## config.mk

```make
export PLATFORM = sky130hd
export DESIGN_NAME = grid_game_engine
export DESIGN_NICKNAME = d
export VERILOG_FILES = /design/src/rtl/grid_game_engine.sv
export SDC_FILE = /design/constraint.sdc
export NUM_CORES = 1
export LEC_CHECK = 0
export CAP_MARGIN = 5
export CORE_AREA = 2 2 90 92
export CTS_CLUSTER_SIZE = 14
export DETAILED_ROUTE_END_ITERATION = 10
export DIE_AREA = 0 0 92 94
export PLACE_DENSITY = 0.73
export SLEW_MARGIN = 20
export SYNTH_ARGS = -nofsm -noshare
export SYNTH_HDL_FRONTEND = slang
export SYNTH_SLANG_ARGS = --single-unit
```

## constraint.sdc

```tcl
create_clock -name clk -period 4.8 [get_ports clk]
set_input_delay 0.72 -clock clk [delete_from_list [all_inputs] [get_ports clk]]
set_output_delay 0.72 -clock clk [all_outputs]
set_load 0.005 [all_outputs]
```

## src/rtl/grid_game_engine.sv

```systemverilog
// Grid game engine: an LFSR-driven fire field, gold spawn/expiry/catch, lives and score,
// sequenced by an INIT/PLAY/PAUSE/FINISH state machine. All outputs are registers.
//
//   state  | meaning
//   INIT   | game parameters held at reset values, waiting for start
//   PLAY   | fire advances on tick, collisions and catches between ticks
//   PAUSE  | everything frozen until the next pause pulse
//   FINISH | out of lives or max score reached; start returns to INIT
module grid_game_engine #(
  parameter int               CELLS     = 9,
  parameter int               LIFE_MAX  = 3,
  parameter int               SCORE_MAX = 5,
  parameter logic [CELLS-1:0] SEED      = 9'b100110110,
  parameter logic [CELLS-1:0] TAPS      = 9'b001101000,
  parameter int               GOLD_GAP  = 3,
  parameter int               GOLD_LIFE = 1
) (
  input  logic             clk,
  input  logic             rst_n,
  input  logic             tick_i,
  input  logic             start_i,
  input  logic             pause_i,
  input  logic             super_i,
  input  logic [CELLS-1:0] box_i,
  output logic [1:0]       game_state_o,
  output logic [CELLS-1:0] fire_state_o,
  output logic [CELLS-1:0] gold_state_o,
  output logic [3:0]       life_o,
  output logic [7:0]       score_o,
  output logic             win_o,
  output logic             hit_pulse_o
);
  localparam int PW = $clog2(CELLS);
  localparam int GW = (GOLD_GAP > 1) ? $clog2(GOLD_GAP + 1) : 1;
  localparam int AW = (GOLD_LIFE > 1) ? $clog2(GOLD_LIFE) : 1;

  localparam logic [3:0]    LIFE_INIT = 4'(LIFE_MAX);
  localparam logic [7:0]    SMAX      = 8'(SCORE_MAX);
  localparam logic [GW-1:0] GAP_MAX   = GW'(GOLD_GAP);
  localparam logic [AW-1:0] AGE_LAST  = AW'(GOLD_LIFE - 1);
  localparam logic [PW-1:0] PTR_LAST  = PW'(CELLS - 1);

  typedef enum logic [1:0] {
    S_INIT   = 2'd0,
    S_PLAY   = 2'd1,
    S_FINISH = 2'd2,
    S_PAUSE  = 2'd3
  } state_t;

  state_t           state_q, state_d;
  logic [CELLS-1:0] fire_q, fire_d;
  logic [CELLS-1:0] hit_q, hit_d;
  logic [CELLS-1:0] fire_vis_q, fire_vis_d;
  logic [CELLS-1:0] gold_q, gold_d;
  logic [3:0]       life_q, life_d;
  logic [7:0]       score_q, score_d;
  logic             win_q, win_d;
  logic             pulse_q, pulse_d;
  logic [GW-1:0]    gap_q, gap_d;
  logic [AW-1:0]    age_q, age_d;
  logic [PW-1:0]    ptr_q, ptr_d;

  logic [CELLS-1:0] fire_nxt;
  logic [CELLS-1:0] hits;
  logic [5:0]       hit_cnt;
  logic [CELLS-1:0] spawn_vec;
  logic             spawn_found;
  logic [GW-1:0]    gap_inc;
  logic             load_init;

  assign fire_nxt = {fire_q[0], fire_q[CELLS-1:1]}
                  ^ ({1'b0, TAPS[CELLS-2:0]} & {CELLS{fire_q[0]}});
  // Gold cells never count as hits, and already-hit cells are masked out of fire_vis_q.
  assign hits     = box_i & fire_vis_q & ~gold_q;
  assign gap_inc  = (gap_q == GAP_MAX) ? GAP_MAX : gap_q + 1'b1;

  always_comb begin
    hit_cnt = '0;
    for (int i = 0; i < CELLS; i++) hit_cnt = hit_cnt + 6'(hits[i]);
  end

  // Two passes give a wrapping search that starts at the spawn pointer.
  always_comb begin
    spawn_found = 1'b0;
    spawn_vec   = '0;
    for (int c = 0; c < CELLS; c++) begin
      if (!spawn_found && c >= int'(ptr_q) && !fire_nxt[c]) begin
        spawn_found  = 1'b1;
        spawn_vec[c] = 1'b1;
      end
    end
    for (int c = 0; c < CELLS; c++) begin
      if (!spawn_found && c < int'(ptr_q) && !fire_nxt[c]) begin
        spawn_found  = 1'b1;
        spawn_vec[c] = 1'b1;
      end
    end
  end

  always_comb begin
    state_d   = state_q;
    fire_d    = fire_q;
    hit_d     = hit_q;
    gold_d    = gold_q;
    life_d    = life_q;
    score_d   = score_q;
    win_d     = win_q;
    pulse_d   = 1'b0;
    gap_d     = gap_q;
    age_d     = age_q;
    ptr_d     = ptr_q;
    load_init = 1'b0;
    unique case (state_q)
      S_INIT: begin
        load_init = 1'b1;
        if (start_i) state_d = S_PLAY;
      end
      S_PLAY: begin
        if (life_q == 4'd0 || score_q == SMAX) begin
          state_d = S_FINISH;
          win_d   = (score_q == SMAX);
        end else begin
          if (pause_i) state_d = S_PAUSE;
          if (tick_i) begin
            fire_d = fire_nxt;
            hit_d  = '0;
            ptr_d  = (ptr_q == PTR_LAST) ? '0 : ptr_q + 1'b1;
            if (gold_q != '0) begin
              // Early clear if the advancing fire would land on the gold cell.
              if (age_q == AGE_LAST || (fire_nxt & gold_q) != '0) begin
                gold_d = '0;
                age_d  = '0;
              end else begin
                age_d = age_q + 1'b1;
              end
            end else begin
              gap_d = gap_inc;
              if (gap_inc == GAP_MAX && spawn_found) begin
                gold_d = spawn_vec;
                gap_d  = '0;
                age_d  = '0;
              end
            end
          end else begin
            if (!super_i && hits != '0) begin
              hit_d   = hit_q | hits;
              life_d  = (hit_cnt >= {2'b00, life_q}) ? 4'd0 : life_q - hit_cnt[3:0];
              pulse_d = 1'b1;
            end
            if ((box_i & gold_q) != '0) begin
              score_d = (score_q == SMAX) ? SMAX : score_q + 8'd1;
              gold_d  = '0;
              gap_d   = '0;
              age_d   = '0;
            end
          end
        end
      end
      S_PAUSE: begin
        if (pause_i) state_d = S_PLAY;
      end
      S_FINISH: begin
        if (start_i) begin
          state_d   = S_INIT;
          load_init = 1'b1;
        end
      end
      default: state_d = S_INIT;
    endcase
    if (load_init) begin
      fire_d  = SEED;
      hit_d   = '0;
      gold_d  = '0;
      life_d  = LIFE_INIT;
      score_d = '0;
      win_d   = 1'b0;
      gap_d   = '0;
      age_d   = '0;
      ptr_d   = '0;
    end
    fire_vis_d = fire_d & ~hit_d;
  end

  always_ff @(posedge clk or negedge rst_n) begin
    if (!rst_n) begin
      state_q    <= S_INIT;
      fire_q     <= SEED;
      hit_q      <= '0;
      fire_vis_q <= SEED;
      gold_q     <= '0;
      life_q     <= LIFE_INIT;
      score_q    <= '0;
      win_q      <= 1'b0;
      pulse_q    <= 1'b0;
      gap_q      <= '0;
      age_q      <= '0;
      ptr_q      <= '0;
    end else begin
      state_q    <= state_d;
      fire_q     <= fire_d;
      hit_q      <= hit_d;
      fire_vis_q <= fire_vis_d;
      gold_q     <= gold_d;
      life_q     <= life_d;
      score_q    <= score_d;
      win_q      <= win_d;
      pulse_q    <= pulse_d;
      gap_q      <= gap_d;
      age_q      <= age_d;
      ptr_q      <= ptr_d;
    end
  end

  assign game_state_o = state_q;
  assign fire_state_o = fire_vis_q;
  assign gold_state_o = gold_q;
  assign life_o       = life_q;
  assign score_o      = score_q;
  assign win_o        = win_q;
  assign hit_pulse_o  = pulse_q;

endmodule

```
...
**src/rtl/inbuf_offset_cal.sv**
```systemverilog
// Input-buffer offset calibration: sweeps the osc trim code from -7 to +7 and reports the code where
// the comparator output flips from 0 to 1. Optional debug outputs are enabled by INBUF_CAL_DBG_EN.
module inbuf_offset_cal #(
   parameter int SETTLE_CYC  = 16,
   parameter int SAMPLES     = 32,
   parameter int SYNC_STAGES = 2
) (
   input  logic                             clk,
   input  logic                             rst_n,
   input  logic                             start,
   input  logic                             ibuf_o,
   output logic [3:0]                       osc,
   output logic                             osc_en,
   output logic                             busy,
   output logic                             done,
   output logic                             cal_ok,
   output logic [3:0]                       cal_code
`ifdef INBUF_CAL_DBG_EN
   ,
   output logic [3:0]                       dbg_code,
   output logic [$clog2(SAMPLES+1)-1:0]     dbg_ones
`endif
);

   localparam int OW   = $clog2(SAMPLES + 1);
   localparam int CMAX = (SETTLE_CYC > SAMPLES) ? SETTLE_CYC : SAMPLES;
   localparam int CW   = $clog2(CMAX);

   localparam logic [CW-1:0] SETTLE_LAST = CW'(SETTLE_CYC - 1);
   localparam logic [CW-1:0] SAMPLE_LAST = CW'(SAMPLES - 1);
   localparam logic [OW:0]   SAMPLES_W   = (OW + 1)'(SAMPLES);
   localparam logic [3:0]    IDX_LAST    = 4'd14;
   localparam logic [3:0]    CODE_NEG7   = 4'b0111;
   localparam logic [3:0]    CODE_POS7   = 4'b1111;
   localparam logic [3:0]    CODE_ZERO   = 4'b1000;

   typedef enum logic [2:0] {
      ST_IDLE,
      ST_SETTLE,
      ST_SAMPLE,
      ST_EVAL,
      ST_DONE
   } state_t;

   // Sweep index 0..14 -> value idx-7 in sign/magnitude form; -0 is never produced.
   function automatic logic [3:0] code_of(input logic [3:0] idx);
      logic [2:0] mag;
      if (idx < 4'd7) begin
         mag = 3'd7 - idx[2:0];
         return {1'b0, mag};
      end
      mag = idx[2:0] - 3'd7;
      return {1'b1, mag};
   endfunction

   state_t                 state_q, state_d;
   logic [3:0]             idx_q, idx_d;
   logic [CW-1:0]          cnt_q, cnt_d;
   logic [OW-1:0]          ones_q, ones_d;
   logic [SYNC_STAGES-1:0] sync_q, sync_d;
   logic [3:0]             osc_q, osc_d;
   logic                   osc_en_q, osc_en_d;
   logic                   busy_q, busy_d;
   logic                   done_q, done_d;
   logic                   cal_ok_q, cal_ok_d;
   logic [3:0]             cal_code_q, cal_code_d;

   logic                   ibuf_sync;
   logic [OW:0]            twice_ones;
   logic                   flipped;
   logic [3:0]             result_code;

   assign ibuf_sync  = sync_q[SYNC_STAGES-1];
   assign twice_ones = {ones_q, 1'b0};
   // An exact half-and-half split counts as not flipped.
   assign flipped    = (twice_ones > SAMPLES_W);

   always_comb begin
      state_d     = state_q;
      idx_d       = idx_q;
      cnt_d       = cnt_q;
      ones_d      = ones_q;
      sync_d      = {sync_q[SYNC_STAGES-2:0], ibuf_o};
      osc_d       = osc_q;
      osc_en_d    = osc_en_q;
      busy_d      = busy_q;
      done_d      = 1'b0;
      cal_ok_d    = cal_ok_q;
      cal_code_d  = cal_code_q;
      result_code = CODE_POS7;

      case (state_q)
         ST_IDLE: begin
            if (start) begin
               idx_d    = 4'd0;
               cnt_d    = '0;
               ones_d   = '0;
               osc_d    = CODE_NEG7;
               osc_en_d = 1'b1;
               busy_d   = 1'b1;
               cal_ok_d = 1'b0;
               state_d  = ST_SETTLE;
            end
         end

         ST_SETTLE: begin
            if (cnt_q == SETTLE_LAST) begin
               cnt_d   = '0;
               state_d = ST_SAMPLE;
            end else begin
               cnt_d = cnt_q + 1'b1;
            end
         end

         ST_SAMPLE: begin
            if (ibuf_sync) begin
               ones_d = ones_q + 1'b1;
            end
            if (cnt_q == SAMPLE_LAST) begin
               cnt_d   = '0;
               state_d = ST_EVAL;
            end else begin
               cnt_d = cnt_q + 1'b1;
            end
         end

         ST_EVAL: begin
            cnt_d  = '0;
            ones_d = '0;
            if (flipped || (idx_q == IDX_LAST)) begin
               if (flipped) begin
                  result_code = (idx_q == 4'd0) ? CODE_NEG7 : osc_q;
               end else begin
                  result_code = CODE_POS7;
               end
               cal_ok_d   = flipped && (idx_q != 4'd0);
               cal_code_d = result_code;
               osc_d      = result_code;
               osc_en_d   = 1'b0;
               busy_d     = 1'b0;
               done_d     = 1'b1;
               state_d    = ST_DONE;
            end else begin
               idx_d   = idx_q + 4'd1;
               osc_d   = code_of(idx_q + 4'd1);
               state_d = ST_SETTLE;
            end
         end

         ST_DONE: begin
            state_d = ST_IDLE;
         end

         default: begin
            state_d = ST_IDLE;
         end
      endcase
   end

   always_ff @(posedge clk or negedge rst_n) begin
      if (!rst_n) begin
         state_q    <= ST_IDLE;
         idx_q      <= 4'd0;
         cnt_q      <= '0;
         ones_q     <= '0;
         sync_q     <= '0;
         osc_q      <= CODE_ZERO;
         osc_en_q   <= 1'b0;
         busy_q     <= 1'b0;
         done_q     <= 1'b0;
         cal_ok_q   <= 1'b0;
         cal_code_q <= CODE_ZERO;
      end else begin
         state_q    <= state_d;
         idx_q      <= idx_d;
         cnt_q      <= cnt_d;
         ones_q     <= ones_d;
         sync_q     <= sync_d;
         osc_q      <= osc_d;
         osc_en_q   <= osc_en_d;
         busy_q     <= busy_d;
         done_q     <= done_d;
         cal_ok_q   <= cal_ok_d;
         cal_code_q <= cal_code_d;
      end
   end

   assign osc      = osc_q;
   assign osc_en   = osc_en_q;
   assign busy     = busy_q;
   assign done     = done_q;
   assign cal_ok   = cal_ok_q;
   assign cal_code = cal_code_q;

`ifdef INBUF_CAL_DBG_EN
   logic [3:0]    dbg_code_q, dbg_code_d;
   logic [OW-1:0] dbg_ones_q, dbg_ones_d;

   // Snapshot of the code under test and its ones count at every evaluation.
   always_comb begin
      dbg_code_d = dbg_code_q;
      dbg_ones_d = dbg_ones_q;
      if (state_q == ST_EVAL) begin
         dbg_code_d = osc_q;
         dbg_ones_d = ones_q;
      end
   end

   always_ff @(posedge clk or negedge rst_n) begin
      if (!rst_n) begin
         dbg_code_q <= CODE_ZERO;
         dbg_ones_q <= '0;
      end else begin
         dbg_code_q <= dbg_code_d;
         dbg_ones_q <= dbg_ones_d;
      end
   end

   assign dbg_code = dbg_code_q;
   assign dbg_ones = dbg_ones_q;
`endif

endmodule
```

• [Task requirements] From the records above, count the lines in which the string "typedef" is found, and answer with the number alone.

• [Exercise solution] 2